New salmon habitat for the lower Skokomish River

For the thousands of chinook salmon that return to the Skokomish River every year, the new habitat at River Mile 5 will be a welcome sight.

Fish will find pools and gravel bars created by strategically placed logs and rootwads—all to increase habitat complexity and improve the area for fish to rest, feed, hide and spawn.

This is the first phase of a multi-phase restoration project to improve salmon habitat between river miles 5 and 6.5, focusing around the Highway 101 bridge, said Joseph Pavel, the Skokomish Tribe’s natural resources director. Project partners include Mason County and the Mason Conservation District.

A bundle of logs is fitted into a deflector jam on the Skokomish River. Tiffany Royal

“We felt that this was a prime opportunity to implement this style of restoration project and have it be highly effective and have a substantial beneficial outcome that could enhance survivability of fish, both juvenile and adult,” he said. “It’ll provide unique habitat features and ecological functions that are well served for the life history of salmon in the Skokomish River.”

Historically, the river used to produce the largest runs of salmon and steelhead in Hood Canal, but degraded habitat from logging upstream and nearby land issues changed the river’s ecological functions over time, leading to declining populations, Pavel said.

However, coho, fall chinook, pink, fall chum and sockeye salmon, winter and summer steelhead, rainbow trout, bull trout and coastal cutthroat all have been documented using the river.

Putting wood back into the river and creating side channels that restore connectivity between the mainstem and off-channel habitats will help further support those fish populations, said Alex Papiez, the tribe’s restoration biologist.

Eight structures were installed within River Mile 5 this summer, including one large, engineered logjam at the head of a gravel bar. The logjam will encourage the deposition of sediment and gravel downstream, and form pools along the face and side of the structure, narrowing and deepening the river channel.

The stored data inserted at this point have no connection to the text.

$ cat src/flat_wrapper.sv
// flat-port wrapper written by rule: the top's interface ports become plain ports
module rgb_channel_scheduler_flat 
  (clk, rst_n, bus_in_valid, bus_in_r, bus_in_g, bus_in_b, bus_unit_out_valid, bus_unit_result, bus_out_ready, bus_in_ready, bus_ch_a, bus_ch_b, bus_ch_c, bus_mux_sel, bus_unit_in_valid, bus_out_valid, bus_out_r, bus_out_g, bus_out_b, bus_err, bus_pix_count);
  rgb_channel_scheduler_if bus_i ();
  input  logic clk;
  input  logic rst_n;
  input wire logic [$bits(bus_i.in_valid)-1:0] bus_in_valid;
  input wire logic [$bits(bus_i.in_r)-1:0] bus_in_r;
  input wire logic [$bits(bus_i.in_g)-1:0] bus_in_g;
  input wire logic [$bits(bus_i.in_b)-1:0] bus_in_b;
  input wire logic [$bits(bus_i.unit_out_valid)-1:0] bus_unit_out_valid;
  input wire logic [$bits(bus_i.unit_result)-1:0] bus_unit_result;
  input wire logic [$bits(bus_i.out_ready)-1:0] bus_out_ready;
  output wire logic [$bits(bus_i.in_ready)-1:0] bus_in_ready;
  output wire logic [$bits(bus_i.ch_a)-1:0] bus_ch_a;
  output wire logic [$bits(bus_i.ch_b)-1:0] bus_ch_b;
  output wire logic [$bits(bus_i.ch_c)-1:0] bus_ch_c;
  output wire logic [$bits(bus_i.mux_sel)-1:0] bus_mux_sel;
  output wire logic [$bits(bus_i.unit_in_valid)-1:0] bus_unit_in_valid;
  output wire logic [$bits(bus_i.out_valid)-1:0] bus_out_valid;
  output wire logic [$bits(bus_i.out_r)-1:0] bus_out_r;
  output wire logic [$bits(bus_i.out_g)-1:0] bus_out_g;
  output wire logic [$bits(bus_i.out_b)-1:0] bus_out_b;
  output wire logic [$bits(bus_i.err)-1:0] bus_err;
  output wire logic [$bits(bus_i.pix_count)-1:0] bus_pix_count;
  assign bus_i.in_valid = bus_in_valid;
  assign bus_i.in_r = bus_in_r;
  assign bus_i.in_g = bus_in_g;
  assign bus_i.in_b = bus_in_b;
  assign bus_i.unit_out_valid = bus_unit_out_valid;
  assign bus_i.unit_result = bus_unit_result;
  assign bus_i.out_ready = bus_out_ready;
  assign bus_in_ready = bus_i.in_ready;
  assign bus_ch_a = bus_i.ch_a;
  assign bus_ch_b = bus_i.ch_b;
  assign bus_ch_c = bus_i.ch_c;
  assign bus_mux_sel = bus_i.mux_sel;
  assign bus_unit_in_valid = bus_i.unit_in_valid;
  assign bus_out_valid = bus_i.out_valid;
  assign bus_out_r = bus_i.out_r;
  assign bus_out_g = bus_i.out_g;
  assign bus_out_b = bus_i.out_b;
  assign bus_err = bus_i.err;
  assign bus_pix_count = bus_i.pix_count;
  rgb_channel_scheduler u_core (.clk(clk), .rst_n(rst_n), .bus(bus_i));
endmodule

Downstream, seven smaller engineered logjams were installed along the banks as deflectors, to further stabilize the bank and slow erosion, allowing for riparian vegetation to grow, while also providing shade and cover for salmon.

In addition, a new side channel was created between the river and Purdy Creek, restoring a connection between the mainstem and off-channel habitats. Revegetation will include planting native riparian species and removing reed canary grass.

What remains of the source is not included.